» What to work on:
Give an exact reproduction of all the lines in the listing.

» Information given:

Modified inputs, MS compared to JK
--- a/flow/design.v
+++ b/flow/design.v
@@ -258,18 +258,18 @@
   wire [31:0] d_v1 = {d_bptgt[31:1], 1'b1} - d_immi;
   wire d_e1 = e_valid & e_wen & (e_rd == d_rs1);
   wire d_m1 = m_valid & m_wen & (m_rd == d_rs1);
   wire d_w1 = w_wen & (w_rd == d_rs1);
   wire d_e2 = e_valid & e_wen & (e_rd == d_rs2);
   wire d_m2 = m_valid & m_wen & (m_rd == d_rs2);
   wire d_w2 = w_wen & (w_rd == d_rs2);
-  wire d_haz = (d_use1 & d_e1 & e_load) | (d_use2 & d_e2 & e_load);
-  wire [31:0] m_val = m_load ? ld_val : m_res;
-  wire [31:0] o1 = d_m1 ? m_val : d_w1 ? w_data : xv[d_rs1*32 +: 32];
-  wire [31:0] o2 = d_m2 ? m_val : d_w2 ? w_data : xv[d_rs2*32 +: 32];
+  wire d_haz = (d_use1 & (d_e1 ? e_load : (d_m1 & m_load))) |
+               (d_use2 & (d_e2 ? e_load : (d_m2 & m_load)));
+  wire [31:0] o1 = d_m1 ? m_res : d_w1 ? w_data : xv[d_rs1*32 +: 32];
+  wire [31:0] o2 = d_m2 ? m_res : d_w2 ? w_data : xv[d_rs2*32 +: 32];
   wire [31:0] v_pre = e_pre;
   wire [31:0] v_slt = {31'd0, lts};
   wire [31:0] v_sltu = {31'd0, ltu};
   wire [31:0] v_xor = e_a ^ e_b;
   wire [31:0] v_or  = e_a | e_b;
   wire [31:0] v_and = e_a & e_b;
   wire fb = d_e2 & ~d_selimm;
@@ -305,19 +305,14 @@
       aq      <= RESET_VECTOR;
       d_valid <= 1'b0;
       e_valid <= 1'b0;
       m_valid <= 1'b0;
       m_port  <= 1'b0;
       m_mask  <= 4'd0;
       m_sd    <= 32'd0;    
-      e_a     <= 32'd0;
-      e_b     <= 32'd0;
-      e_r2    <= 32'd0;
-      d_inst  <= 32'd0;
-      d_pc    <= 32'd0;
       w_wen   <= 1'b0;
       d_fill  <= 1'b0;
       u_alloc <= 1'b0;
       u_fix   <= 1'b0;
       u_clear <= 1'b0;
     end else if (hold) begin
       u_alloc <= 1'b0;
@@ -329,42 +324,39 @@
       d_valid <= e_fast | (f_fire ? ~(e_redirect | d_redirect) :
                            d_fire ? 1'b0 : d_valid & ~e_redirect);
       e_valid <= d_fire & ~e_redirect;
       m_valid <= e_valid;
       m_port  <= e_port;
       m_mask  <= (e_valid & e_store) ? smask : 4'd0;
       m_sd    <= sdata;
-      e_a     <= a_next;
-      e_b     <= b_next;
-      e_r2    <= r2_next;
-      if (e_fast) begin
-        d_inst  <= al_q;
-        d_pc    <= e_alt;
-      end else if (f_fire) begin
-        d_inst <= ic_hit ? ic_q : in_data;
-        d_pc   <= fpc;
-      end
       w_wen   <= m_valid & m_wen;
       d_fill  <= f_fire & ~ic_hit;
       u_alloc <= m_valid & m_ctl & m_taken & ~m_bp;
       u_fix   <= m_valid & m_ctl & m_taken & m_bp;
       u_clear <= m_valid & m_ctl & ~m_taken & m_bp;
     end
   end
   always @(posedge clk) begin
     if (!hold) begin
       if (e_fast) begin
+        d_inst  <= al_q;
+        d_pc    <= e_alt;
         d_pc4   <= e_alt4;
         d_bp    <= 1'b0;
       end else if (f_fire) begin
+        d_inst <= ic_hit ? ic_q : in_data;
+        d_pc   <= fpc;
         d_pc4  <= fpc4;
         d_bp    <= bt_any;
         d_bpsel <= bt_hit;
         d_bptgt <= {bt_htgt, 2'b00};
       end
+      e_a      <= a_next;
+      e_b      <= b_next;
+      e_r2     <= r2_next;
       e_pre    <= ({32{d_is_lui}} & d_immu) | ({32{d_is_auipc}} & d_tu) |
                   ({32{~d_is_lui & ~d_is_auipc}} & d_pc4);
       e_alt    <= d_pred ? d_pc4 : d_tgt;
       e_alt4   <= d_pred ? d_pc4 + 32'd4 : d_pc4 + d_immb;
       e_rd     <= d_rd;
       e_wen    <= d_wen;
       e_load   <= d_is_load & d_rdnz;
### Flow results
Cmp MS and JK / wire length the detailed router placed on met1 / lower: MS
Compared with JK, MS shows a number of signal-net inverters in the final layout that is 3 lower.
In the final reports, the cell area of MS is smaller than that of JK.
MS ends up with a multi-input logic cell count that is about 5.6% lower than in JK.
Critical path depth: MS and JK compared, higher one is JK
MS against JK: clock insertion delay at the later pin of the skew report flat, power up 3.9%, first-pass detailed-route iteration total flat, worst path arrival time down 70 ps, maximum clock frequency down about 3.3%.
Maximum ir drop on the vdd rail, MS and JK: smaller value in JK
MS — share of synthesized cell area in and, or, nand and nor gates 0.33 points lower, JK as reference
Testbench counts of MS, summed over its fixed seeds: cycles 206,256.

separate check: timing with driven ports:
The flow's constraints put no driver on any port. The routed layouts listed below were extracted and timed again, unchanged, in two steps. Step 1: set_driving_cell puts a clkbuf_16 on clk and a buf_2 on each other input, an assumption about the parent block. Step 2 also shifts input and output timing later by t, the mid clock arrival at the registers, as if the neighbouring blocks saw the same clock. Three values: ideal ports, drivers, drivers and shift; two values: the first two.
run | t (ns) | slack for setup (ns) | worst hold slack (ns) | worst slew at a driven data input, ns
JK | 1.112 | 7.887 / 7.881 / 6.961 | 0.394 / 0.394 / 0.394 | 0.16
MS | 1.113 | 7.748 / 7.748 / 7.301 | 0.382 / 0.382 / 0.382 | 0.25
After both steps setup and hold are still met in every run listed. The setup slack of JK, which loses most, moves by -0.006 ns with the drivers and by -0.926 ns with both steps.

» Answer box:
Modified inputs, MS compared to JK
--- a/flow/design.v
+++ b/flow/design.v
@@ -258,18 +258,18 @@
   wire [31:0] d_v1 = {d_bptgt[31:1], 1'b1} - d_immi;
   wire d_e1 = e_valid & e_wen & (e_rd == d_rs1);
   wire d_m1 = m_valid & m_wen & (m_rd == d_rs1);
   wire d_w1 = w_wen & (w_rd == d_rs1);
   wire d_e2 = e_valid & e_wen & (e_rd == d_rs2);
   wire d_m2 = m_valid & m_wen & (m_rd == d_rs2);
   wire d_w2 = w_wen & (w_rd == d_rs2);
-  wire d_haz = (d_use1 & d_e1 & e_load) | (d_use2 & d_e2 & e_load);
-  wire [31:0] m_val = m_load ? ld_val : m_res;
-  wire [31:0] o1 = d_m1 ? m_val : d_w1 ? w_data : xv[d_rs1*32 +: 32];
-  wire [31:0] o2 = d_m2 ? m_val : d_w2 ? w_data : xv[d_rs2*32 +: 32];
+  wire d_haz = (d_use1 & (d_e1 ? e_load : (d_m1 & m_load))) |
+               (d_use2 & (d_e2 ? e_load : (d_m2 & m_load)));
+  wire [31:0] o1 = d_m1 ? m_res : d_w1 ? w_data : xv[d_rs1*32 +: 32];
+  wire [31:0] o2 = d_m2 ? m_res : d_w2 ? w_data : xv[d_rs2*32 +: 32];
   wire [31:0] v_pre = e_pre;
   wire [31:0] v_slt = {31'd0, lts};
   wire [31:0] v_sltu = {31'd0, ltu};
   wire [31:0] v_xor = e_a ^ e_b;
   wire [31:0] v_or  = e_a | e_b;
   wire [31:0] v_and = e_a & e_b;
   wire fb = d_e2 & ~d_selimm;
@@ -305,19 +305,14 @@
       aq      <= RESET_VECTOR;
       d_valid <= 1'b0;
       e_valid <= 1'b0;
       m_valid <= 1'b0;
       m_port  <= 1'b0;
       m_mask  <= 4'd0;
       m_sd    <= 32'd0;    
-      e_a     <= 32'd0;
-      e_b     <= 32'd0;
-      e_r2    <= 32'd0;
-      d_inst  <= 32'd0;
-      d_pc    <= 32'd0;
       w_wen   <= 1'b0;
       d_fill  <= 1'b0;
       u_alloc <= 1'b0;
       u_fix   <= 1'b0;
       u_clear <= 1'b0;
     end else if (hold) begin
       u_alloc <= 1'b0;
@@ -329,42 +324,39 @@
       d_valid <= e_fast | (f_fire ? ~(e_redirect | d_redirect) :
                            d_fire ? 1'b0 : d_valid & ~e_redirect);
       e_valid <= d_fire & ~e_redirect;
       m_valid <= e_valid;
       m_port  <= e_port;
       m_mask  <= (e_valid & e_store) ? smask : 4'd0;
       m_sd    <= sdata;
-      e_a     <= a_next;
-      e_b     <= b_next;
-      e_r2    <= r2_next;
-      if (e_fast) begin
-        d_inst  <= al_q;
-        d_pc    <= e_alt;
-      end else if (f_fire) begin
-        d_inst <= ic_hit ? ic_q : in_data;
-        d_pc   <= fpc;
-      end
       w_wen   <= m_valid & m_wen;
       d_fill  <= f_fire & ~ic_hit;
       u_alloc <= m_valid & m_ctl & m_taken & ~m_bp;
       u_fix   <= m_valid & m_ctl & m_taken & m_bp;
       u_clear <= m_valid & m_ctl & ~m_taken & m_bp;
     end
   end
   always @(posedge clk) begin
     if (!hold) begin
       if (e_fast) begin
+        d_inst  <= al_q;
+        d_pc    <= e_alt;
         d_pc4   <= e_alt4;
         d_bp    <= 1'b0;
       end else if (f_fire) begin
+        d_inst <= ic_hit ? ic_q : in_data;
+        d_pc   <= fpc;
         d_pc4  <= fpc4;
         d_bp    <= bt_any;
         d_bpsel <= bt_hit;
         d_bptgt <= {bt_htgt, 2'b00};
       end
+      e_a      <= a_next;
+      e_b      <= b_next;
+      e_r2     <= r2_next;
       e_pre    <= ({32{d_is_lui}} & d_immu) | ({32{d_is_auipc}} & d_tu) |
                   ({32{~d_is_lui & ~d_is_auipc}} & d_pc4);
       e_alt    <= d_pred ? d_pc4 : d_tgt;
       e_alt4   <= d_pred ? d_pc4 + 32'd4 : d_pc4 + d_immb;
       e_rd     <= d_rd;
       e_wen    <= d_wen;
       e_load   <= d_is_load & d_rdnz;
### Flow results
Cmp MS and JK / wire length the detailed router placed on met1 / lower: MS
Compared with JK, MS shows a number of signal-net inverters in the final layout that is 3 lower.
In the final reports, the cell area of MS is smaller than that of JK.
MS ends up with a multi-input logic cell count that is about 5.6% lower than in JK.
Critical path depth: MS and JK compared, higher one is JK
MS against JK: clock insertion delay at the later pin of the skew report flat, power up 3.9%, first-pass detailed-route iteration total flat, worst path arrival time down 70 ps, maximum clock frequency down about 3.3%.
Maximum ir drop on the vdd rail, MS and JK: smaller value in JK
MS — share of synthesized cell area in and, or, nand and nor gates 0.33 points lower, JK as reference
Testbench counts of MS, summed over its fixed seeds: cycles 206,256.

separate check: timing with driven ports:
The flow's constraints put no driver on any port. The routed layouts listed below were extracted and timed again, unchanged, in two steps. Step 1: set_driving_cell puts a clkbuf_16 on clk and a buf_2 on each other input, an assumption about the parent block. Step 2 also shifts input and output timing later by t, the mid clock arrival at the registers, as if the neighbouring blocks saw the same clock. Three values: ideal ports, drivers, drivers and shift; two values: the first two.
run | t (ns) | slack for setup (ns) | worst hold slack (ns) | worst slew at a driven data input, ns
JK | 1.112 | 7.887 / 7.881 / 6.961 | 0.394 / 0.394 / 0.394 | 0.16
MS | 1.113 | 7.748 / 7.748 / 7.301 | 0.382 / 0.382 / 0.382 | 0.25
After both steps setup and hold are still met in every run listed. The setup slack of JK, which loses most, moves by -0.006 ns with the drivers and by -0.926 ns with both steps.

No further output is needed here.